ガブリエルは、そのままの格好で、庭園の奥に逃げて行く(1枚目の写真、矢印)。そして、煉瓦で造られた廃棄槽の上辺隅に隠れる。父は、エバを洗面に連れて行って洗うよう指示した後、ガブリエルの後を追う。逃げるガブルエルの姿を遠くから見ていたので、廃棄槽まで行くが、姿が見えない。そこで、「ガブリエル、お前のしたことは とても悪いことだ」と言った後で、「ソフイアはお前のお母さんじゃない。エバが本当のお母さんだ」と話す。これを聞いたガブリエルは、“母を否定し、明るい目の女に騙された父” は許せないと怒り(2枚目の写真)、置いてあったシャベルで父の頭を、「嘘つき!」と叫んで 強打する。父は、廃棄槽に落ちる(3枚目の写真)。
  
  
  

父は、血まみれになりながら、「ガブリエル、何てことするんだ?!」と叫ぶが、彼に聞く耳はなく、朽ちた果実を一輪台車で運んでくると、父の上に捨てる(1枚目の写真)。父は、「ソフィアは病気だった! ソフィアはすごく不幸だった!」と自己弁護するが、ガブリエルは、「僕は、ママに何もひどいことしてない!」と怒鳴る(2枚目の写真)。ここで、彼は、すぐ足元にコードリールが転がっているのに気付く。そして、以前、芝刈機を使っていた整備係にホースの水をかけそうになり、「俺を殺したいのか?」と叱られたことを思い出す。ガブリエルは、足で押してコードリールを廃棄槽の中に落とす(3枚目の写真、矢印)。中には雨水が貯まっていたので、父は感電死する。
  
  
  

ガブリエルは、一番の悪を成敗しようと館に戻る。

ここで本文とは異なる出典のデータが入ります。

<file path="./run.sh">
#!/bin/bash
# OpenROAD 26Q1-2900-gdf79404cd8, Yosys 0.63+post, stock flow scripts
make -C /OpenROAD-flow-scripts/flow DESIGN_CONFIG=/design/flow/config.mk WORK_HOME=/design/flow/orfs finish
</file>
<file path="./config.mk">
export PLATFORM = sky130hd
export DESIGN_NAME = cacheL1
export DESIGN_NICKNAME = cacheL1
export VERILOG_FILES = /design/flow/design.v
export SDC_FILE = /design/flow/constraint.sdc
export NUM_CORES = 4
export LEC_CHECK = 1
export CORE_UTILIZATION = 30
</file>
<file path="./constraint.sdc">
current_design cacheL1

set clk_period 102.0
set clk_io_pct 0.2

create_clock -name clk0 -period $clk_period [get_ports {clk}]

set non_clock_inputs [all_inputs -no_clocks]
set_input_delay [expr $clk_period * $clk_io_pct] -clock clk0 $non_clock_inputs
set_output_delay [expr $clk_period * $clk_io_pct] -clock clk0 [all_outputs]
</file>
<file path="./design.v">
module cacheL1(
    clk,
    proc_reset,
    proc_read,
    proc_write,
    proc_addr,
    proc_wdata,
    proc_stall,
    proc_rdata,
    mem_read,
    mem_write,
    mem_addr,
    mem_rdata,
    mem_wdata,
    mem_ready
);
    input          clk;
    input          proc_reset;
    input          proc_read, proc_write;
    input   [29:0] proc_addr;
    input   [31:0] proc_wdata;
    output         proc_stall;
    output  [31:0] proc_rdata;
    input  [127:0] mem_rdata;
    input          mem_ready;
    output         mem_read, mem_write;
    output  [27:0] mem_addr;
    output [127:0] mem_wdata;
    parameter WAY_NUM = 3;  
    parameter SET_NUM = 8 >> WAY_NUM;
    reg  [127:0] block[7:0];
    reg  [127:0] block_next;
    reg          blockvalid[7:0];
    reg          blockvalid_next;
    reg          blockdirty[7:0];
    reg          blockdirty_next;
    reg  [27:0]  blocktag[7:0];
    reg  [27:0]  blocktag_next;
    reg   [2:0]  blockrelease[7:0];
    reg   [2:0]  blockrelease_next[7:0];
    reg		[31:0] proc_rdata;
    reg	        proc_stall;
    reg            mem_read,mem_write;
    reg	    [27:0] mem_addr;
    reg	   [127:0] mem_wdata;
    reg   [27:0] tag;
    reg          valid;
    reg          dirty;
    reg  [127:0] blockdata;
    reg    [2:0] releaseb;
    wire  [1:0] wordIndex;
    wire  [2:0] setIndex;
    wire [27:0] dataTag;
    reg  [2:0] blockIndex;
    reg  [2:0] blockIndex_prev;
    reg        hit;
    integer i;
    assign wordIndex  = proc_addr[1:0];
    assign setIndex   = (WAY_NUM == 3)? 0:(WAY_NUM == 2)? {{2{1'b0}},proc_addr[2]}:{1'b0, proc_addr[3:2]};
    assign dataTag    = (WAY_NUM == 3)? proc_addr[29:2]:(WAY_NUM == 2)? {{1{1'b0}},proc_addr[29:3]}:{{2{1'b0}},proc_addr[29:4]};
	always@(*) begin
		mem_read   = 0;
		mem_write  = 0;
		mem_addr   = 0;
		mem_wdata  = 0;
		proc_stall = 0;
		proc_rdata = 0;
    		blockIndex = setIndex << WAY_NUM;
		hit = 0;
		valid = 1;
		for (i=0;i<(1<<WAY_NUM);i=i+1) begin
			if (~hit) begin
				if (valid) begin
					if (blockrelease[blockIndex] > blockrelease[(setIndex << WAY_NUM)+i]) begin
						blockIndex = (setIndex << WAY_NUM)+i;
					end
					if (blockvalid[(setIndex << WAY_NUM)+i] == 0) begin
						valid = 0;
						blockIndex = (setIndex << WAY_NUM)+i;
					end
				end
				if (blocktag[(setIndex << WAY_NUM)+i] == dataTag) begin
					hit = 1;
					blockIndex = (setIndex << WAY_NUM)+i;
				end 
			end 
		end
		tag   = blocktag[blockIndex];
		valid = blockvalid[blockIndex];
		dirty = blockdirty[blockIndex];
		releaseb  = blockrelease[blockIndex];
		hit = (tag == dataTag) ? 1: 0;
		blockdata = block[blockIndex];
		block_next = block[blockIndex];
        	blockvalid_next = blockvalid[blockIndex];
        	blockdirty_next = blockdirty[blockIndex];
        	blocktag_next = blocktag[blockIndex];
		for (i=0;i<=7;i=i+1) begin
       			blockrelease_next[i] = blockrelease[i];
		end
		if (proc_read || proc_write)begin
			if (valid == 1) begin
				if(hit)begin
					if(proc_read && ~proc_write) begin
						case(wordIndex)
							2'd0: proc_rdata = blockdata[31:0];
							2'd1: proc_rdata = blockdata[63:32];
							2'd2: proc_rdata = blockdata[95:64];
							2'd3: proc_rdata = blockdata[127:96];
						endcase
						if (blockIndex != blockIndex_prev) begin
							for (i=0;i<(1<<WAY_NUM);i=i+1) begin
								if(blockrelease[(setIndex << WAY_NUM)+i]> 0)begin
									blockrelease_next[(setIndex << WAY_NUM)+i] = blockrelease[(setIndex << WAY_NUM)+i]-1;
								end else begin
									blockrelease_next[(setIndex << WAY_NUM)+i] = blockrelease[(setIndex << WAY_NUM)+i];
								end
							end
						end
						blockrelease_next[blockIndex] = (1<<WAY_NUM)-1;
						proc_stall = 0;
					end
					else if(~proc_read && proc_write)begin
						case(wordIndex)
							2'd0: block_next[31:0]   = proc_wdata;
							2'd1: block_next[63:32]  = proc_wdata;
							2'd2: block_next[95:64]  = proc_wdata;
							2'd3: block_next[127:96] = proc_wdata;
						endcase
						if (blockIndex != blockIndex_prev) begin
							for (i=0;i<(1<<WAY_NUM);i=i+1) begin
								if(blockrelease[(setIndex << WAY_NUM)+i]> 0)begin
									blockrelease_next[(setIndex << WAY_NUM)+i] = blockrelease[(setIndex << WAY_NUM)+i]-1;
								end else begin
									blockrelease_next[(setIndex << WAY_NUM)+i] = blockrelease[(setIndex << WAY_NUM)+i];
								end
							end
						end
						blockrelease_next[blockIndex] = (1<<WAY_NUM)-1;
						blockdirty_next = 1;
						proc_stall = 0;
					end
				end
				else begin
					proc_stall = 1;
					if(dirty == 0) begin
						if(mem_ready == 0) begin
							mem_read = 1;
							mem_write = 0;
							mem_addr = proc_addr[29:2];
						end
						else begin
							mem_read  = 0;
							mem_write = 0;
							block_next = mem_rdata;
							blocktag_next = dataTag;
						end
					end
					else begin
						if(mem_ready == 0 ) begin
							mem_read  = 0;
							mem_write = 1;	
							mem_addr =(WAY_NUM == 3)? tag:(WAY_NUM ==2)?{tag[26:0],setIndex[0]} :{tag[25:0],setIndex[1:0]};
                            				mem_wdata  = blockdata;
						end
						else begin
                            				mem_read   = 1'b0;
                            				mem_write  = 1'b0;
                            				blockdirty_next = 1'b0;
						end
					end
				end
			end
			else begin
				proc_stall = 1;
				if (mem_ready == 0) begin
					mem_read  = 1;
					mem_write = 0;
					mem_addr  = proc_addr[29:2];
				end
				else begin
					mem_read  = 0;
					mem_write = 0;
					block_next = mem_rdata;
					blocktag_next = dataTag;
					blockvalid_next = 1'b1;
					blockdirty_next = 1'b0;
				end
			end
		end
		else begin
			mem_read   = 0;
			mem_write  = 0;
			mem_addr   = 0;
			mem_wdata  = 0;
			proc_stall = 0;
			proc_rdata = 0;
		end
	end
	always@(posedge clk or posedge proc_reset) begin
		if(proc_reset)begin
			for (i=0;i<=7;i=i+1)begin
				blockdirty[i] <= 1'b0;
                		blockvalid[i] <= 1'b0;
				blockrelease[i] <= 1'b0;
            		end
			blockIndex_prev <=  0;
		end
        else begin
            	block[blockIndex] <= block_next;
            	blocktag[blockIndex] <= blocktag_next;
            	blockvalid[blockIndex] <= blockvalid_next;
        	blockdirty[blockIndex] <= blockdirty_next;
		blockIndex_prev        <=  blockIndex;
		for (i=0;i<8;i=i+1)begin
			blockrelease[i] <= blockrelease_next[i];
		end
	    end
	end
endmodule
module cacheL2(
    clk,
    proc_reset,
    proc_read,
    proc_write,
    proc_addr,
    proc_wdata,
    proc_stall,
    proc_rdata,
    mem_read,
    mem_write,
    mem_addr,
    mem_rdata,
    mem_wdata,
    mem_ready
);
    input          clk;
    input          proc_reset;
    input          proc_read, proc_write;
    input   [29:0] proc_addr;
    input   [31:0] proc_wdata;
    output         proc_stall;
    output  [31:0] proc_rdata;
    input  [127:0] mem_rdata;
    input          mem_ready;
    output         mem_read, mem_write;
    output  [27:0] mem_addr;
    output [127:0] mem_wdata;
    parameter WAY_NUM = 1;  
    parameter SET_NUM = 8 >> WAY_NUM;
    reg  [127:0] block[63:0];
    reg  [127:0] block_next;
    reg          blockvalid[63:0];
    reg          blockvalid_next;
    reg          blockdirty[63:0];
    reg          blockdirty_next;
    reg  [25:0]  blocktag[63:0];
    reg  [2:0]  blocktag_next;
    reg   [2:0]  blockrelease[63:0];
    reg   [2:0]  blockrelease_next[63:0];
    reg		[31:0] proc_rdata;
    reg	        proc_stall;
    reg            mem_read,mem_write;
    reg	    [27:0] mem_addr;
    reg	   [127:0] mem_wdata;
    reg   [27:0] tag;
    reg          valid;
    reg          dirty;
    reg  [127:0] blockdata;
    reg    [2:0] releaseb;
    wire  [1:0] wordIndex;
    wire  [5:0] setIndex;
    wire [27:0] dataTag;
    reg  [5:0] blockIndex;
    reg  [5:0] blockIndex_prev;
    reg        hit;
    integer i;
    assign wordIndex  = proc_addr[1:0];
    assign setIndex   = {{WAY_NUM{1'b0}},proc_addr[7-WAY_NUM:2]};
    assign dataTag    = {{{4-WAY_NUM}{1'b0}},proc_addr[29:(6-WAY_NUM)]};
	always@(*) begin
		mem_read   = 0;
		mem_write  = 0;
		mem_addr   = 0;
		mem_wdata  = 0;
		proc_stall = 0;
		proc_rdata = 0;
    		blockIndex = setIndex << WAY_NUM;
		hit = 0;
		valid = 1;
		for (i=0;i<(1<<WAY_NUM);i=i+1) begin
			if (~hit) begin
				if (valid) begin
					if (blockrelease[blockIndex] > blockrelease[(setIndex << WAY_NUM)+i]) begin
						blockIndex = (setIndex << WAY_NUM)+i;
					end
					if (blockvalid[(setIndex << WAY_NUM)+i] == 0) begin
						valid = 0;
						blockIndex = (setIndex << WAY_NUM)+i;
					end
				end
				if (blocktag[(setIndex << WAY_NUM)+i] == dataTag) begin
					hit = 1;
					blockIndex = (setIndex << WAY_NUM)+i;
				end 
			end 
		end
		tag   = blocktag[blockIndex];
		valid = blockvalid[blockIndex];
		dirty = blockdirty[blockIndex];
		releaseb  = blockrelease[blockIndex];
		hit = (tag == dataTag) ? 1: 0;
		blockdata = block[blockIndex];
		block_next = block[blockIndex];
        	blockvalid_next = blockvalid[blockIndex];
        	blockdirty_next = blockdirty[blockIndex];
        	blocktag_next = blocktag[blockIndex];
		for (i=0;i<64;i=i+1) begin
       			blockrelease_next[i] = blockrelease[i];
		end
		if (proc_read || proc_write)begin
			if (valid == 1) begin
				if(hit)begin
					if(proc_read && ~proc_write) begin
						case(wordIndex)
							2'd0: proc_rdata = blockdata[31:0];
							2'd1: proc_rdata = blockdata[63:32];
							2'd2: proc_rdata = blockdata[95:64];
							2'd3: proc_rdata = blockdata[127:96];
						endcase
						if (blockIndex != blockIndex_prev) begin
							for (i=0;i<(1<<WAY_NUM);i=i+1) begin
								if(blockrelease[(setIndex << WAY_NUM)+i]> 0)begin
									blockrelease_next[(setIndex << WAY_NUM)+i] = blockrelease[(setIndex << WAY_NUM)+i]-1;
								end else begin
									blockrelease_next[(setIndex << WAY_NUM)+i] = blockrelease[(setIndex << WAY_NUM)+i];
								end
							end
						end
						blockrelease_next[blockIndex] = (1<<WAY_NUM)-1;
						proc_stall = 0;
					end
					else if(~proc_read && proc_write)begin
						case(wordIndex)
							2'd0: block_next[31:0]   = proc_wdata;
							2'd1: block_next[63:32]  = proc_wdata;
							2'd2: block_next[95:64]  = proc_wdata;
							2'd3: block_next[127:96] = proc_wdata;
						endcase
						if (blockIndex != blockIndex_prev) begin
							for (i=0;i<(1<<WAY_NUM);i=i+1) begin
								if(blockrelease[(setIndex << WAY_NUM)+i]> 0)begin
									blockrelease_next[(setIndex << WAY_NUM)+i] = blockrelease[(setIndex << WAY_NUM)+i]-1;
								end else begin
									blockrelease_next[(setIndex << WAY_NUM)+i] = blockrelease[(setIndex << WAY_NUM)+i];
								end
							end
						end
						blockrelease_next[blockIndex] = (1<<WAY_NUM)-1;
						blockdirty_next = 1;
						proc_stall = 0;
					end
				end
				else begin
					proc_stall = 1;
					if(dirty == 0) begin
						if(mem_ready == 0) begin
							mem_read = 1;
							mem_write = 0;
							mem_addr = proc_addr[29:2];
						end
						else begin
							mem_read  = 0;
							mem_write = 0;
							block_next = mem_rdata;
							blocktag_next = dataTag;
						end
					end
					else begin
						if(mem_ready == 0 ) begin
							mem_read  = 0;
							mem_write = 1;	
							mem_addr   = {tag[21+WAY_NUM:0], setIndex[5-WAY_NUM:0]}; 
                            				mem_wdata  = blockdata;
						end
						else begin
                            				mem_read   = 1'b0;
                            				mem_write  = 1'b0;
                            				blockdirty_next = 1'b0;
						end
					end
				end
			end
			else begin
				proc_stall = 1;
				if (mem_ready == 0) begin
					mem_read  = 1;
					mem_write = 0;
					mem_addr  = proc_addr[29:2];
				end
				else begin
					mem_read  = 0;
					mem_write = 0;
					block_next = mem_rdata;
					blocktag_next = dataTag;
					blockvalid_next = 1'b1;
					blockdirty_next = 1'b0;
				end
			end
		end
		else begin
			mem_read   = 0;
			mem_write  = 0;
			mem_addr   = 0;
			mem_wdata  = 0;
			proc_stall = 0;
			proc_rdata = 0;
		end
	end
	always@(posedge clk or posedge proc_reset) begin
		if(proc_reset)begin
			for (i=0;i<64;i=i+1)begin
				blockdirty[i] <= 1'b0;
                		blockvalid[i] <= 1'b0;
				blockrelease[i] <= 1'b0;
            		end
			blockIndex_prev <=  0;
		end
        else begin
            	block[blockIndex] <= block_next;
            	blocktag[blockIndex] <= blocktag_next;
            	blockvalid[blockIndex] <= blockvalid_next;
        	blockdirty[blockIndex] <= blockdirty_next;
		blockIndex_prev        <=  blockIndex;
		for (i=0;i<64;i=i+1)begin
			blockrelease[i] <= blockrelease_next[i];
		end
	    end
	end
endmodule
</file>
==> GITHUB_STEP_SUMMARY <==
## PnR job results

| Metric | Value |
|---|---|
| Pre-CTS setup slack | 40,950 ps |
| Sink Count | 1,291 |
| CTS Buffer Depth | 3 |
| RSZ-0062 raised after global routing | false |
| CP Class | in2out |
| Cell area after synthesis | 59,400 µm² |
| Max-slew headroom | about 4.6% |
| Dominant flop cell | edfxtp_1 |
| Crit path max fanout | 90 |
| Synth Warn # | 7 |
| Status | finished clean |
| CTS H-tree depth | 4 |
| Synthesized area per cell | between 10 and 15 µm² |
| Port buffer count | 385 |
| Most common cell on crit path | nor2_1 |
| Final worst-path cycle share | 60.8% |
| Initial antenna violation count | 27 |
| Number of enable flip-flop cells | around 1,200 |
| Clock latency (worst-skew pair) | 820 ps |
| Post-route ant nets | 0 |
| Die ar. | ~200,000 µm² |
| Post-CTS setup buffer count | 0 |
| Cell Type Count | 88 |
| Hold WC Path Type | reg2reg |
| Count of tool warnings | 36 |
| Worst setup path startpoint | proc_addr[16] |
| Vias in the first global route | 45,500 |
| Die Y | 447 µm |
| Clock Skews | 61.0 ps |
| Layout area overhead | 20.8% |
| Vias per cell | between 5 and 6 |
| Total GRT Usage | roughly a quarter |
| Final Hold Fails | 0 |
| Launch point of the worst reg-to-reg path | blocktag[0][19] |
| Ys cells | 4,806 |
| Pin count of the biggest net entering global routing | 91 |
| Power Density | ~42 nW/µm² |
| Total gr overflow | 0 |
| Commonest Layout Cell | edfxtp_1 |
| DRT iter0 DRCs | roughly 4,300 |
| Total Routed Length | 254,000 µm |
| Cell type with the largest total area | edfxtp_1 |
| Most common logic cells in the final layout | 1,248 x edfxtp_1, 520 x nand2_1, 382 x clkdlybuf4s50_1 |
| CTS tree | built |
| CP top delay family | AND-OR/OR-AND gates |
| Setup slack after layout | 40,030 ps |
| Synthesized instance count | 4,806 |
| Post-CTS resize count | 0 |
| Setup_tns | 0 ps |
| Share of layout cells above drive strength 1 | 11.5% |
| Initial DRT Pass Iterations | 6 |
| CP max-delay cell | nor4_1 |
| Maximum clock rate | 0.0161 GHz |
| Vias | ~46,000 |
| RePlAce Congestion | 1.07 |
| Critical Path RT | 81,600 ps |
| Crit. End Element | output pin |
| Final setup viols | 0 |
| Asr flop ratio synth | 3.33% |
| CTS Buf Count | approximately 140 |
| Final Max Tran Viols | 0 |
| Critical path arrival | 41,570 ps |
| Type of origin of the critical path | input pin |
| MaxCap Viol Count | 0 |
| Fp util | between 30% and 40% |
| Worst-margin pin slew | 1420 ps |
| CTS hold repair buffers | 0 |
| # rows | 162 |
| Synth flops | 1,291 |
| Seq share, synth | around two thirds |
| Final min period | 61,970 ps |
| Chip Area, Yosys | about 60,000 µm² |
| DRC | 0 |
| Root Driver | clkbuf_16 |
| Hold Crit Start | blockrelease[6][2] |
| Top cells, area | edfxtp_1 63%, nand2_1 3.3%, a221oi_1 2.5% |
| I/O pin count | 386 |
| Die width | 447 µm |
| Worst Path Buf+Inv | 8 |
| Post-DP HPWL | between 150,000 and 200,000 µm |
| Worst VDD drop | 0.0258 mV |
| First-pass GRT wire length | 350,000 µm |
| Pleak | ~23 nW |
| Yosys top cell area share | 63.1% |
| Max incr delay on CP | 1050 ps |
| Worst-path clk slew | 60 ps |
| Core box area | 196,000 µm² |
| Routed len/inst | ~32 µm |
==> report_power, final <==
group | switching (mW) | total [mW] | internal, mW
combinational | 1.11 | 1.56 | 0.446
sequential | 0.0434 | 0.996 | 0.953
clock | 0.219 | 0.493 | 0.274
==> path summary, 6_finish.rpt <==
path	cells past startpoint	to	slack, ps
max in group asynchronous	4	blockrelease[1][0]	81230
worst min register to register	1	blockrelease[6][2]	510
min in group asynchronous	4	blockrelease[3][1]	20350
worst max register to register	75	block[4][10]	79660
worst min-delay path	1	blockrelease[6][2]	510
worst max-delay path	77	mem_wdata[31]	40030
==> final cells by class <==
type / instances / area, µm²
flip-flops and latches: 1291 / 38600
multi-input cells: 3047 / 19200
clock inverters: 80 / 836
repair buffers: 672 / 6040
well taps: 2624 / 3280
diodes: 11 / 27.5
inverters: 87 / 329
fillers: 18600 / 124000
clock buffers: 167 / 3570
==> state kept, by name (all words and copies together) (netlist names) <==
name             flops
blockrelease        24
block             1024
blockvalid           8
blockIndex_prev      3
blocktag           224
blockdirty           8
==> metrics by stage <==
step | util [%] | total power, mW | std cells | area (µm²) | hold slack, ps
after detailed placement | 34.4 | 2.50 | 7721 | 67400 | 496
after floorplan | - | 1.74 | 4806 | 59400 | 461
after global placement | 34.4 | 2.50 | 7721 | 67400 | 492
final | 36.7 | 3.04 | 7979 | 71800 | 508
after CTS | 36.6 | 3.00 | 7968 | 71800 | 508
after global routing | 36.7 | 3.15 | 7975 | 71800 | 518
==> per-layer routing <==
| metal | vias up | track usage [%] | wire [µm] |
|---|---|---|---|
| li1 | 19500 | - | - |
| met1 | 22100 | 29.7 | 82600 |
| met2 | 3395 | 38.2 | 113000 |
| met3 | 587 | 18.3 | 42100 |
| met4 | 16 | 13.1 | 15400 |
| met5 | - | 0.733 | 243 |
==> worst register-to-register path: cells and delay by family (launching register included) <==
kind	cells	cell delay, ps
fa+ha+maj	6	1550
xor+xnor	1	440
compound gates	34	8880
buf+inv	6	2610
flops	1	420
simple gates	27	7790
mux	1	350
==> cell usage after synthesis, types with 11 or more instances <==
master / count
buf_4: 25
clkbuf_1: 277
ha_1: 40
a41oi_1: 19
mux2i_1: 40
o31ai_1: 27
a211o_1: 11
mux2_2: 27
inv_1: 87
dfrtp_1: 43
nand3_1: 178
a21oi_1: 265
edfxtp_1: 1248
o2bb2ai_1: 14
a221oi_2: 16
nand2_1: 522
nor3_1: 123
and2_1: 27
xnor2_1: 132
o211ai_1: 53
o41ai_1: 26
buf_1: 31
mux4_2: 19
a211oi_1: 27
buf_2: 43
nor2_1: 300
a2bb2oi_1: 16
a221oi_1: 167
nand4_1: 161
a22oi_1: 164
nor4_1: 48
o21ai_0: 274
a31oi_1: 40
and3_1: 47
xor2_1: 107
==> cell families after synthesis <==
logic type,count (synthesis),share of synthesized area (%)
AND/OR/NAND/NOR,1461,11.5
XOR/XNOR,239,3.52
adder cells (fa/ha/maj),40,0.842
flip-flops,1291,64.9
buffers and inverters,468,3.26
AND-OR/OR-AND,1221,14.1
multiplexers,86,1.91
Power is estimated from default activity; no workload was simulated.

そして、目が見えなくて徘徊しているエバの後ろに回り込む(1枚目の写真)。何をされるか分からないので、エバは必死でガブリエルの気配から逃げる。そして、狭いらせん階段〔母が自殺した場所ではない〕を、無理矢理手探りで登らされる。後ろからガブリエルが登ってくるので、エバは先に進むしかない。そして、とうとう広いテラスに出る。そのまま、めくらめっぽう走っていくと、端から転落し、縁からぶら下がる(2枚目の写真、矢印)。しかし、腕でしがみついていただけなので、やがて力尽きて地面に叩きつけられる。ガブリエルは、それを確認すると、下まで降りて 死体の脇に立つ(3枚目の写真)。実は、エバはガブリエルの父の第2子を身ごもっていた。ガブリエルはスカートの下に手を入れると、胎児の死体を引きずり出して、手に持つ。
  
  
  

胎児の血で、ガブリエルは血まみれになる(1枚目の写真)。そして、母に再会するため池の端まで来ると、まず胎児を池に入れる。すると、頭の中で、「愛してるわ」と囁き声が聞こえる。ガブリエルは、「ママ、今 行くからね」と言うと、そのまま池に倒れ込む(2枚目の写真)。水中で2人は再会を果たす。これも、ガブリエルが最後に見た幻影であろう(3枚目の写真)。